Un candidat narcissique et séducteur

De l’avis de Corriere del Ticino, Emmanuel Macron est un bavard qui s’écoute parler :

«Il est l’incarnation même du flou politique. Derrière son slogan, il n’y a que du vent. ... Il est le produit moderne du marketing politique, mais il arrive à faire son trou dans l’électorat désorienté du centre, qui craint le Pen et ses méthodes. Macron, énarque ambitieux, fonctionnaire, puis banquier de haut rang et sans scrupules chez Rothschild avant de devenir le bras droit de Hollande et ministre socialiste, brille par son ambiguïté. … Pour mener à bien sa campagne électorale, l’ex-socialiste a créé le mouvement En marche! et écrit un livre, intitulé Révolution : un océan de généralités dont émerge seulement le narcissisme de son auteur.»

Cinco Días (ES) /

Macron doit sauver l'Europe

Le futur de l’Europe dépend désormais de Macron, lit-on en revanche dans le quotidien Cinco Días, qui salue les prises de position courageuses du jeune politique français :

«Macron a débuté sa campagne électorale dans les zones ouvrières désindustrialisées où habitent de nombreux chômeurs et immigrés - les bastions du Front National. Et au lieu d’attiser les craintes ancestrales des Français, il y a tenu un discours inhabituel : les immigrés ne sont pas coupables, a-t-il dit, et les expulser ne résoudrait rien. Il a souligné en revanche la nécessité de réformer les prestations sociales, afin de préserver l’intérêt général. Macron a critiqué le nouveau protectionnisme américain, tandis que la majorité des politiques européens (à quelques louables exceptions près) ne bronchent pas. … Il semble maintenant être en mesure de triompher de Le Pen au second tour des élections. Il n’est pas exagéré de dire que l’avenir de l’Europe dépend du fil ténu que tente de dérouler Macron.»

Le Figaro (FR) /

Une stratégie habile qui ne mène à rien

Le caractère protéiforme de Macron est à la fois sa force et son talon d'Achille, commente Mezri Haddad, ex-ambassadeur de Tunisie auprès de l'UNESCO, dans Le Figaro :

«Courir derrière toutes les idéologies, valeurs, catégories, professions et strates sociales pour attraper le pouvoir, cela peut se comprendre. Telle est l'essence même de la démocratie depuis que les Athéniens ont eu la mauvaise idée de l'inventer, nonobstant les avertissements de Socrate et les injonctions de Platon.
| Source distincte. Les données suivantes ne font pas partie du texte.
===== src/hw/rtl/adsr_pkg.sv =====
// ----------------------------------------------------------------------------
// ADSR package
// Shared widths, register indexes, reset levels and the command/status
// bundles between the sequencer and the datapath.
// ----------------------------------------------------------------------------
package adsr_pkg;

	localparam int TICK_BITS_DEF = 24;   // default width of the tick index
	localparam int CFG_TICK_BITS = 24;   // width of a length register field
	localparam int LEVEL_BITS    = 16;   // width of every level
	localparam int CFG_DATA_BITS = 24;   // widest register
	localparam int CFG_IDX_BITS  = 3;

	localparam logic [CFG_IDX_BITS-1:0] REG_ATTACK  = 3'd0;
	localparam logic [CFG_IDX_BITS-1:0] REG_DECAY   = 3'd1;
	localparam logic [CFG_IDX_BITS-1:0] REG_RELEASE = 3'd2;
	localparam logic [CFG_IDX_BITS-1:0] REG_TOTAL   = 3'd3;
	localparam logic [CFG_IDX_BITS-1:0] REG_PEAK    = 3'd4;
	localparam logic [CFG_IDX_BITS-1:0] REG_SUSTAIN = 3'd5;

	localparam logic [LEVEL_BITS-1:0] PEAK_RESET    = 16'hFFFF;
	localparam logic [LEVEL_BITS-1:0] SUSTAIN_RESET = 16'h8000;

	typedef struct packed {
		logic load_in;   // transfer accepted: apply restart
		logic eval;      // pick phase, latch operands, advance index
		logic mul;       // form product, seed divider
		logic div_step;  // one restoring division step
		logic out_load;  // write result register
	} adsr_cmd_t;

	typedef struct packed {
		logic need_div;  // current tick lies on a ramp
		logic out_free;  // result register can take a new value
	} adsr_status_t;

endpackage


===== src/hw/rtl/adsr_if.sv =====
// ----------------------------------------------------------------------------
// ADSR channel interfaces
// Tick channel (restart flag) and level channel (level, running flag),
// each a valid/ready stream.
// ----------------------------------------------------------------------------
interface adsr_tick_if;
	logic valid;
	logic ready;
	logic restart;

	modport source (output valid, output restart, input ready);
	modport sink   (input valid, input restart, output ready);
endinterface

interface adsr_level_if;
	import adsr_pkg::*;

	logic                  valid;
	logic                  ready;
	logic [LEVEL_BITS-1:0] level;
	logic                  running;

	modport source (output valid, output level, output running, input ready);
	modport sink   (input valid, input level, input running, output ready);
endinterface


===== src/hw/rtl/adsr_ctrl.sv =====
// ----------------------------------------------------------------------------
// ADSR sequencer
// Steps each tick through evaluate, multiply and divide on a ramp, and result write.
// ----------------------------------------------------------------------------
module adsr_ctrl (
	input  logic                  clk,
	input  logic                  arst_n,
	input  logic                  in_valid,
	output logic                  in_ready,
	input  adsr_pkg::adsr_status_t st,
	output adsr_pkg::adsr_cmd_t    cmd
);
	import adsr_pkg::*;

	localparam int CNT_W = $clog2(LEVEL_BITS);

	typedef enum logic [4:0] {
		S_IDLE = 5'b00001,
		S_EVAL = 5'b00010,
		S_MUL  = 5'b00100,
		S_DIV  = 5'b01000,
		S_DONE = 5'b10000
	} state_t;

	state_t           state_q, state_d;
	logic [CNT_W-1:0] cnt_q;
	logic             last_step;

	assign in_ready  = (state_q == S_IDLE);
	assign last_step = (cnt_q == CNT_W'(LEVEL_BITS - 1));

	always_comb begin
		state_d = state_q;
		cmd     = '0;
		unique case (state_q)
			S_IDLE: begin
				if (in_valid) begin
					cmd.load_in = 1'b1;
					state_d     = S_EVAL;
				end
			end
			S_EVAL: begin
				cmd.eval = 1'b1;
				state_d  = st.need_div ? S_MUL : S_DONE;
			end
			S_MUL: begin
				cmd.mul = 1'b1;
				state_d = S_DIV;
			end
			S_DIV: begin
				cmd.div_step = 1'b1;
				if (last_step)
					state_d = S_DONE;
			end
			S_DONE: begin
				if (st.out_free) begin
					cmd.out_load = 1'b1;
					state_d      = S_IDLE;
				end
			end
			default: state_d = S_IDLE;
		endcase
	end

	always_ff @(posedge clk or negedge arst_n) begin
		if (!arst_n) begin
			state_q <= S_IDLE;
			cnt_q   <= '0;
		end else begin
			state_q <= state_d;
			if (cmd.mul)
				cnt_q <= '0;
			else if (cmd.div_step)
				cnt_q <= cnt_q + 1'b1;
		end
	end

endmodule


===== src/hw/rtl/adsr_datapath.sv =====
// ----------------------------------------------------------------------------
// ADSR datapath
// Register file, tick state, phase select, multiplier, restoring divider
// and result register.
// ----------------------------------------------------------------------------
module adsr_datapath #(
	parameter int TICK_BITS = adsr_pkg::TICK_BITS_DEF
) (
	input  logic                                clk,
	input  logic                                arst_n,
	input  logic                                cfg_we,
	input  logic [adsr_pkg::CFG_IDX_BITS-1:0]   cfg_index,
	input  logic [adsr_pkg::CFG_DATA_BITS-1:0]  cfg_data,
	input  logic                                restart,
	input  adsr_pkg::adsr_cmd_t                 cmd,
	output adsr_pkg::adsr_status_t              st,
	output logic                                out_valid,
	input  logic                                out_ready,
	output logic [adsr_pkg::LEVEL_BITS-1:0]     level,
	output logic                                running
);
	import adsr_pkg::*;

	localparam int TW = TICK_BITS;
	localparam int CW = (TICK_BITS < CFG_TICK_BITS) ? TICK_BITS : CFG_TICK_BITS;
	localparam int XW = TICK_BITS + 1;
	localparam int LW = LEVEL_BITS;

	// register file
	logic [CW-1:0] attack_q, decay_q, release_q, total_q;
	logic [LW-1:0] peak_q, sustain_q;

	// tick state
	logic [TW-1:0] idx_q;
	logic          active_q;

	// operands latched at evaluate
	logic [LW-1:0] opa_q;
	logic [CW-1:0] opb_q;
	logic [CW-1:0] dvs_q;
	logic [LW-1:0] base_q;
	logic          sub_q;
	logic          use_div_q;
	logic          run_q;

	// divider
	logic [CW-1:0] rem_q;
	logic [LW-1:0] quo_q;

	// result register
	logic          out_valid_q;
	logic [LW-1:0] level_q;
	logic          running_q;

	// phase select
	logic [CW-1:0] tot_eff, rel_start;
	logic [XW-1:0] idx_x, att_x, ad_x, rs_x, dec_span, rel_span;
	logic          ends, live;
	logic [LW-1:0] opa_d, base_d;
	logic [CW-1:0] opb_d, dvs_d;
	logic          sub_d, ramp_d;

	logic [LW+CW-1:0] prod;
	logic [CW:0]      trial, trial_sub;
	logic             ge;
	logic [LW-1:0]    result;

	always_ff @(posedge clk or negedge arst_n) begin
		if (!arst_n) begin
			attack_q  <= '0;
			decay_q   <= '0;
			release_q <= '0;
			total_q   <= '0;
			peak_q    <= PEAK_RESET;
			sustain_q <= SUSTAIN_RESET;
		end else if (cfg_we) begin
			unique case (cfg_index)
				REG_ATTACK:  attack_q  <= cfg_data[CW-1:0];
				REG_DECAY:   decay_q   <= cfg_data[CW-1:0];
				REG_RELEASE: release_q <= cfg_data[CW-1:0];
				REG_TOTAL:   total_q   <= cfg_data[CW-1:0];
				REG_PEAK:    peak_q    <= cfg_data[LW-1:0];
				REG_SUSTAIN: sustain_q <= cfg_data[LW-1:0];
				default: ;
			endcase
		end
	end

	always_comb begin
		tot_eff   = (total_q < release_q) ? '0 : total_q;
		rel_start = tot_eff - release_q;
		idx_x     = XW'(idx_q);
		att_x     = XW'(attack_q);
		ad_x      = XW'(attack_q) + XW'(decay_q);
		rs_x      = XW'(rel_start);
		dec_span  = idx_x - att_x;
		rel_span  = idx_x - rs_x;
		ends      = (idx_q >= TW'(tot_eff));
		live      = active_q && !ends;

		opa_d  = peak_q;
		opb_d  = CW'(idx_q);
		dvs_d  = attack_q;
		base_d = '0;
		sub_d  = 1'b0;
		ramp_d = 1'b0;
		if (!live) begin
			base_d = '0;
		end else if (idx_x <= att_x) begin
			if (attack_q == '0)
				base_d = peak_q;
			else
				ramp_d = 1'b1;
		end else if (idx_x <= ad_x) begin
			// decay: magnitude through the divider, sign applied at the end
			ramp_d = 1'b1;
			base_d = peak_q;
			opb_d  = CW'(dec_span);
			dvs_d  = decay_q;
			if (sustain_q >= peak_q) begin
				opa_d = sustain_q - peak_q;
			end else begin
				opa_d = peak_q - sustain_q;
				sub_d = 1'b1;
			end
		end else if (idx_x <= rs_x) begin
			base_d = sustain_q;
		end else begin
			ramp_d = 1'b1;
			base_d = sustain_q;
			opa_d  = sustain_q;
			opb_d  = CW'(rel_span);
			dvs_d  = release_q;
			sub_d  = 1'b1;
		end
	end

	assign st.need_div = ramp_d;
	assign st.out_free = !out_valid_q || out_ready;

	// the product's top part is below the divisor, so LW steps give the quotient
	assign prod      = (LW+CW)'(opa_q) * (LW+CW)'(opb_q);
	assign trial     = {rem_q, quo_q[LW-1]};
	assign trial_sub = trial - {1'b0, dvs_q};
	assign ge        = (trial >= {1'b0, dvs_q});

	always_comb begin
		if (!use_div_q)
			result = base_q;
		else if (sub_q)
			result = base_q - quo_q;
		else
			result = base_q + quo_q;
	end

	always_ff @(posedge clk or negedge arst_n) begin
		if (!arst_n) begin
			idx_q    <= '0;
			active_q <= 1'b0;
		end else if (cmd.load_in) begin
			if (restart) begin
				idx_q    <= '0;
				active_q <= 1'b1;
			end
		end else if (cmd.eval) begin
			if (active_q) begin
				if (ends)
					active_q <= 1'b0;
				else
					idx_q <= idx_q + 1'b1;
			end
		end
	end

	always_ff @(posedge clk) begin
		if (cmd.eval) begin
			opa_q     <= opa_d;
			opb_q     <= opb_d;
			dvs_q     <= dvs_d;
			base_q    <= base_d;
			sub_q     <= sub_d;
			use_div_q <= ramp_d;
			run_q     <= live;
		end
		if (cmd.mul) begin
			rem_q <= prod[LW+CW-1:LW];
			quo_q <= prod[LW-1:0];
		end else if (cmd.div_step) begin
			rem_q <= ge ? trial_sub[CW-1:0] : trial[CW-1:0];
			quo_q <= {quo_q[LW-2:0], ge};
		end
		if (cmd.out_load) begin
			level_q   <= result;
			running_q <= run_q;
		end
	end

	always_ff @(posedge clk or negedge arst_n) begin
		if (!arst_n)
			out_valid_q <= 1'b0;
		else if (cmd.out_load)
			out_valid_q <= 1'b1;
		else if (out_ready)
			out_valid_q <= 1'b0;
	end

	assign out_valid = out_valid_q;
	assign level     = level_q;
	assign running   = running_q;

endmodule


===== src/hw/rtl/adsr_envelope_generator_top.sv =====
// Linear ADSR envelope generator: one level per control tick.
// Ticks are taken one at a time; a ramp tick (attack, decay, release) runs through
//   the 16-step restoring divider, while a flat tick skips it.
// The result is registered and turns valid at the result write, which waits while
//   the result register is still held by the sink.
// Reset (arst_n low, asynchronous): envelope inactive, index 0, registers at defaults.
// ----------------------------------------------------------------------------
// ADSR envelope generator, top level
// Ties the sequencer and the datapath to the tick and level channels and
// the register write port.
// ----------------------------------------------------------------------------
module adsr_envelope_generator_top #(
	parameter int TICK_BITS = adsr_pkg::TICK_BITS_DEF
) (
	input  logic                               clk,
	input  logic                               arst_n,
	input  logic                               cfg_we,
	input  logic [adsr_pkg::CFG_IDX_BITS-1:0]  cfg_index,
	input  logic [adsr_pkg::CFG_DATA_BITS-1:0] cfg_data,
	adsr_tick_if.sink                          tick_ch,
	adsr_level_if.source                       level_ch
);
	import adsr_pkg::*;

	// Command/status bundle: the sequencer decides when, the datapath what.
	adsr_cmd_t    cmd;
	adsr_status_t st;

	// Sequencer: takes a tick transfer only when idle, then walks
	// evaluate -> multiply -> 16 divide steps -> result write. Flat ticks
	// (sustain, zero attack, inactive, end of envelope) skip straight to
	// the result write.
	adsr_ctrl u_ctrl (
		.clk      (clk),
		.arst_n   (arst_n),
		.in_valid (tick_ch.valid),
		.in_ready (tick_ch.ready),
		.st       (st),
		.cmd      (cmd)
	);

	// Datapath: holds the registers, the tick index and active flag, the
	// 16xN multiplier and the divider. The result register decouples the
	// level channel, so a new tick is taken while a level waits.
	adsr_datapath #(
		.TICK_BITS (TICK_BITS)
	) u_dp (
		.clk       (clk),
		.arst_n    (arst_n),
		.cfg_we    (cfg_we),
		.cfg_index (cfg_index),
		.cfg_data  (cfg_data),
		.restart   (tick_ch.restart),
		.cmd       (cmd),
		.st        (st),
		.out_valid (level_ch.valid),
		.out_ready (level_ch.ready),
		.level     (level_ch.level),
		.running   (level_ch.running)
	);

endmodule


===== src/flat_wrapper.sv =====
// flat-port wrapper written by rule: the top's interface ports become plain ports
module adsr_envelope_generator_top_flat import adsr_pkg::*;
#(
	parameter int TICK_BITS = adsr_pkg::TICK_BITS_DEF
)
  (clk, arst_n, cfg_we, cfg_index, cfg_data, tick_ch_valid, tick_ch_restart, tick_ch_ready, level_ch_valid, level_ch_level, level_ch_running, level_ch_ready);
  adsr_tick_if tick_ch_i ();
  adsr_level_if level_ch_i ();
  input  logic clk;
  input  logic arst_n;
  input  logic cfg_we;
  input  logic [adsr_pkg::CFG_IDX_BITS-1:0] cfg_index;
  input  logic [adsr_pkg::CFG_DATA_BITS-1:0] cfg_data;
  input wire logic [$bits(tick_ch_i.valid)-1:0] tick_ch_valid;
  input wire logic [$bits(tick_ch_i.restart)-1:0] tick_ch_restart;
  output wire logic [$bits(tick_ch_i.ready)-1:0] tick_ch_ready;
  output wire logic [$bits(level_ch_i.valid)-1:0] level_ch_valid;
  output wire logic [$bits(level_ch_i.level)-1:0] level_ch_level;
  output wire logic [$bits(level_ch_i.running)-1:0] level_ch_running;
  input wire logic [$bits(level_ch_i.ready)-1:0] level_ch_ready;
  assign tick_ch_i.valid = tick_ch_valid;
  assign tick_ch_i.restart = tick_ch_restart;
  assign tick_ch_ready = tick_ch_i.ready;
  assign level_ch_valid = level_ch_i.valid;
  assign level_ch_level = level_ch_i.level;
  assign level_ch_running = level_ch_i.running;
  assign level_ch_i.ready = level_ch_ready;
  adsr_envelope_generator_top #(.TICK_BITS(TICK_BITS)) u_core (.clk(clk), .arst_n(arst_n), .cfg_we(cfg_we), .cfg_index(cfg_index), .cfg_data(cfg_data), .tick_ch(tick_ch_i), .level_ch(level_ch_i));
endmodule

===== config.mk =====
export PLATFORM = sky130hd
export DESIGN_NAME = adsr_envelope_generator_top_flat
export DESIGN_NICKNAME = d
export VERILOG_FILES = /design/src/hw/rtl/adsr_pkg.sv /design/src/hw/rtl/adsr_if.sv /design/src/hw/rtl/adsr_ctrl.sv /design/src/hw/rtl/adsr_datapath.sv /design/src/hw/rtl/adsr_envelope_generator_top.sv /design/src/flat_wrapper.sv
export SDC_FILE = /design/constraint.sdc
export NUM_CORES = 2
export LEC_CHECK = 0
export BUFFER_PORTS_ARGS = -buffer_cell sky130_fd_sc_hd__buf_2
export CORE_ASPECT_RATIO = 1.75
export CORE_MARGIN = 1
export CORE_UTILIZATION = 60
export CTS_CLUSTER_SIZE = 40
export DETAILED_ROUTE_END_ITERATION = 7
export PLACE_DENSITY_LB_ADDON = 0.05
export SYNTH_ARGS = -nofsm -noshare
export SYNTH_HDL_FRONTEND = slang
export SYNTH_HIERARCHICAL = 1
export SYNTH_SLANG_ARGS = --single-unit

===== constraint.sdc =====
create_clock -name clk -period 6.2 [get_ports clk]
set_input_delay 1.86 -clock clk [delete_from_list [all_inputs] [get_ports clk]]
set_output_delay 1.86 -clock clk [all_outputs]
set_load 0.01 [all_outputs]

==> flow_metrics.env <==
export IMPL_outcome="complete, but fails checks"
export IMPL_violations="negative setup slack"
export IMPL_fin_util=0.738
export IMPL_hold_class="reg -> reg"
export IMPL_vias_per_cell=6.04
export IMPL_finalHoldViolCount=0
export IMPL_areaGrowthSynthToFinish_pct=21.4
export IMPL_slew_headroom=0.0918
export IMPL_core_region_area_um2=57200
export IMPL_worstMarginPinSlew_ps=1350
export IMPL_routed_wl_um=113000
export IMPL_syn_area_per_cell_um2=9.08
export IMPL_worst_setup_path_start_kind="register"
export IMPL_finalSetupViolCount=82
export IMPL_critPathKind="reg -> reg"
export IMPL_route_detailed_drc=0
export IMPL_nets=4965
export IMPL_die_area_um2=59000
export IMPL_register_area_um2=8310
export IMPL_drt_iter0_drc=2103
export IMPL_multi_input_area_um2=25400
export IMPL_ys_seq_area_frac=0.239
export IMPL_synth_async_sr_flop_share=0.538
export IMPL_rsz0062_at_grt="true"
export IMPL_path_max_fanout=7
export IMPL_synthTopCellsByCount="nand2_1 (519), inv_1 (491), ha_1 (351)"
export IMPL_finalClockSkew_ps=32.2
export IMPL_ys_ff_latch=303
export IMPL_fin_tns_setup_ps=-10160
export IMPL_report_final_slew_viol_count=0
export IMPL_start_util=0.608
export IMPL_grt_pass1_vias=32700
export IMPL_reg2reg_from="u_core/u_dp/opa_q[3]"
export IMPL_period_share=1.06
export IMPL_final_layout_size_suffix_gt1_frac=0.231
export IMPL_yosysWarningCount=6
export IMPL_yosysTopAreaCell="fa_1"
export IMPL_synth_area_um2=34800
export IMPL_cts_sinks=303
export IMPL_worstPathRequired_ps=6530
export IMPL_first_pass_iters=6
export IMPL_reg2reg_to="u_core/u_dp/rem_q[23]"
export IMPL_ys_types=94
export IMPL_synth_edff_count=140
export IMPL_finalWeightedCongestion=1.04
export IMPL_fmax_mhz=152
export IMPL_track_usage=0.380
export IMPL_cts_reportedPaths_clkPinSlew_ps=70
export IMPL_post_synth_top_count_cell="nand2_1"
export IMPL_clockBufferDepth=3
export IMPL_hold_start="u_core/u_dp/run_q"
export IMPL_hold_path_depth=0
export IMPL_fin_ws_ps=-368
export IMPL_num_rows=116
export IMPL_ys_top_cells_by_area="fa_1 (18%), ha_1 (13%), edfxtp_1 (12%)"
export IMPL_r2r_slack_ps=-370
export IMPL_ant_nets=0
export IMPL_portBuffers=51
export IMPL_num_io_pins=52
export IMPL_vias=30600
export IMPL_wire_per_inst_um=22.3
export IMPL_cts_buffers_inserted=30
export IMPL_clk_latency_ps=630
export IMPL_max_cap_violations=0
export IMPL_ys_flop_type="dfrtp_1"
export IMPL_cts_root_buf="clkbuf_16"
export IMPL_gr_total_overflow=0
export IMPL_syn_nets=4526
export IMPL_antenna_found_initial=1
export IMPL_grt_pass1_wl_um=171000
export IMPL_synthCells=3828
export IMPL_cts_tree="yes"
export IMPL_nFillCells=4222
export IMPL_synth_top_cell_area_share=0.181
export IMPL_holdPathEnd="u_core/u_dp/running"
export IMPL_die_w_um=184
export IMPL_min_period_ps=6570
export IMPL_place_ws_ps=-966
export IMPL_reg2reg_depth=23
export IMPL_n_antenna_cell=0
export IMPL_htreeDepth=1
export IMPL_hpwl_um=87500
export IMPL_end_kind="register"
export IMPL_grt_max_degree=83
export IMPL_dieHeight_um=320
export IMPL_arrival_ps=6890
-- registers in the layout (all words and copies together) (netlist names), 24 cells and up --
name,count
u_core/u_dp/release_q,24
u_core/u_dp/total_q,24
u_core/u_dp/dvs_q,24
u_core/u_dp/opb_q,24
u_core/u_dp/rem_q,24
u_core/u_dp/idx_q,24
u_core/u_dp/attack_q,24
u_core/u_dp/decay_q,24
-- kinds of logic after synthesis --
family | count (synthesis) | share of synthesized area
and+or+nand+nor | 1121 | 0.150
AOI/OAI and AO/OA | 780 | 0.144
adders and majority gates | 665 | 0.307
buffers and inverters | 635 | 0.0704
DFF | 303 | 0.239
xor gates and xnor gates | 185 | 0.0466
muxes | 139 | 0.0433
-- critical path: stages (launching register included) --
cell and delay [ps]:
edfxtp_1 390, buf_12 160, buf_8 120, nand2_1 80, fa_1 570, inv_2 50, fa_1 550, inv_2 40
fa_1 480, inv_2 40, fa_1 590, fa_1 470, fa_1 500, ha_1 350, buf_4 130, nand2_1 70
nor3_2 310, nand3_2 180, nor3_4 280, o31ai_4 150, o211ai_1 230, a31oi_1 160, xnor2_1 240, mux2i_1 110
-- area by class of cell --
| type | instances | area share |
|---|---|---|
| inverter | 492 | 0.0438 |
| clock buffer | 39 | 0.0191 |
| sequential | 303 | 0.197 |
| multi-input combinational | 2890 | 0.602 |
| timing repair buffer | 550 | 0.111 |
| tap | 767 | 0.0227 |
| clock inverter | 17 | 0.00474 |
-- cell usage in the layout, fill, tap and decap left out, types with 26 or more instances in the layout --
cell and n:
a21o_1 71, a21oi_1 196, and2_1 115, buf_2 50
buf_4 389, buf_6 77, clkbuf_16 33, dfrtp_1 145
edfxtp_1 140, fa_1 288, fa_2 26, ha_1 324
inv_1 456, inv_2 35, mux2_2 89, mux2i_1 48
nand2_1 478, nand3_1 48, nand4_1 31, nor2_1 172
nor3_1 46, o21a_1 39, o21ai_0 152, o21ai_1 44
xnor2_1 95, xor2_1 83
-- timing repair --
action / CTS / global route
gates resized for setup: 252 / 182
gates cloned: 1 / 7
buffers inserted: 70 / 30
endpoints found under the setup margin: 89 / 95
hold buffers: 0 / 0
pin swaps: 184 / 110
-- routing by layer --
metal / vias up / track usage / share of wire
li1: 13900 / - / -
met1: 15000 / 0.378 / 0.33
met2: 1250 / 0.701 / 0.52
met3: 478 / 0.0477 / 0.049
met4: 0 / 0.307 / 0.092
met5: - / 0 / 0
-- metrics by stage --
stage	hold slack [ps]	area [um2]	instances
2_1_floorplan	400	34900	3828
3_3_place_gp	444	38600	4902
3_5_place_dp	451	38600	4902
4_1_cts	467	41100	5027
5_1_grt	477	42200	5058
6_report	459	42200	5058
-- worst max path at each step --
stage | slack [ps] | from | endpoint | cells after the start
finish | -370 | u_core/u_dp/opa_q[3] | u_core/u_dp/rem_q[23] | 23
global route | -550 | u_core/u_dp/opa_q[1] | u_core/u_dp/rem_q[23] | 24
CTS | -260 | u_core/u_dp/total_q[1] | u_core/u_dp/opb_q[21] | 30
detailed placement | -970 | u_core/u_dp/release_q[1] | u_core/u_dp/opa_q[15] | 35
global placement | -860 | u_core/u_dp/release_q[1] | u_core/u_dp/opa_q[15] | 35
floorplan | -4 | u_core/u_dp/total_q[9] | u_core/u_dp/opa_q[15] | 33
Power is left out: the tool's default activity adds up to more than one toggle a clock period on the data nets, which glitch-free logic cannot reach.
En démocratie, toutes les voix se valent même lorsque les voies divergent ! … Etre tout et son contraire, est un signe de progrès en cette époque de décadence, une preuve de génie en ces temps de leucémie morale, intellectuelle et politique, une marque de brillance en ces moments des Lumières éteintes. Mais à force de vouloir être tout, on finit par n'être rien, si ce n'est une création ex nihilo des faiseurs occultes de rois et des permanents de la révolution permanente.»

Dagens Nyheter (SE) /

Entraînant et galvanisant

Dagens Nyheter compare Macron à un autre homme politique outre-Atlantique :

«Macron a de nombreux points communs avec le Premier ministre canadien Justin Trudeau. ... En 2015, Trudeau a accédé au pouvoir parce qu’il était porteur d'espoir, grâce à son aura, bien qu’il fut dépourvu d’expérience politique notable. Il veut que le Canada soit un pays ouvert et s’engage pour l’égalité et les droits de la population autochtone. Mais le contenu concret de sa politique, hormis un climat social et un débat public nettement plus agréables, reste et demeure un peu flou. ... Trudeau et Macron sont les nouvelles vedettes du libéralisme ; ils misent sur le ressenti et ne reculent devant aucun défi. Dans leurs discours, ils ne s’agrippent pas à leurs notes, mais laissent agir tout leur charme. Leurs détracteurs critiquent à juste titre l'imprécision de leur programme. En tout état de cause, ils réussissent tous les deux à galvaniser et à entraîner les foules. Et c’est justement ce dont a besoin le libéralisme occidental à l’heure actuelle.»

Público (PT) /

Macron pourrait redonner souffle à l'Europe

D'après Público, Macron est le seul pro-européen affirmé parmi les candidats à la présidentielle :

«Les élections françaises sont l'épreuve du feu pour la survie de l’UE – et une victoire de Marine Le Pen en serait la mort programmée. En ces temps de la 'folie Trump' et de l’hostilité déclarée envers l’UE, le triomphe de Macron serait l’occasion de faire revivre l’esprit du projet européen. Macron est sans aucun doute le plus fervent défenseur de l’Europe parmi les candidats français, que ce soit dans le camp de la gauche ou dans celui de la droite, et peut-être même le seul candidat réellement pro-européen. Il pourrait relancer le moteur franco-allemand, peut-être même en tandem avec Martin Schulz, le candidat social-démocrate à la chancellerie. ... Selon certains sondages, la position pro-européenne de Macron est en effet considérée comme l’un de ses principaux atouts, outre bien sûr le fait qu’il n’appartient à aucun parti.»

Aamulehti (FI) /

Contrer l’extrême-droite avec un nouveau libéralisme

Macron pourrait couper l’herbe sous le pied du populisme d’extrême-droite, espère Aamulehti :

« Si l’on parvient à éviter un séisme politique, il est très probable qu’au deuxième tour, Marine Le Pen se trouvera face à Emmanuel Macron. Cette option serait également un 'bon' choix, puisque Le Pen, inspirée par la décision britannique de quitter l’Union européenne, a promis aux Français de les consulter par référendum sur le maintien ou non de leur pays au sein de l’UE. … Quant à Macron, c’est un Européen convaincu et en plus un nouveau libéral avec un léger penchant vers la gauche. L’UE est tombée en disgrâce à un moment où les citoyens ont cessé de croire et à la gauche traditionnelle et à la droite modérée. La fraîcheur d'un nouveau libéralisme pourrait tout à fait sauver l’idée européenne et éviter la percée du populisme d’extrême-droite.»